MATERIAL SUPPLIED:
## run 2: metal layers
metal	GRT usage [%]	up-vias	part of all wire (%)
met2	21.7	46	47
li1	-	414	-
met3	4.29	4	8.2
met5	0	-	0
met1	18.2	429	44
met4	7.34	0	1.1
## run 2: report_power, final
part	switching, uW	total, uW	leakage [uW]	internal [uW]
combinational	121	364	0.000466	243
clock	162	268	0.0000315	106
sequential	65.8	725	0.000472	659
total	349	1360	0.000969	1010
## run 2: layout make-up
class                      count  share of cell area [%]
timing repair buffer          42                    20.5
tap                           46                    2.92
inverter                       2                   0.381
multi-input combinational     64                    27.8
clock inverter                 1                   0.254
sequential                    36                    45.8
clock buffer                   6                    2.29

TASK BRIEF:
Check each line of the material for the word "combinational". State how many have it, and write nothing else.

TASK OUTPUT:
2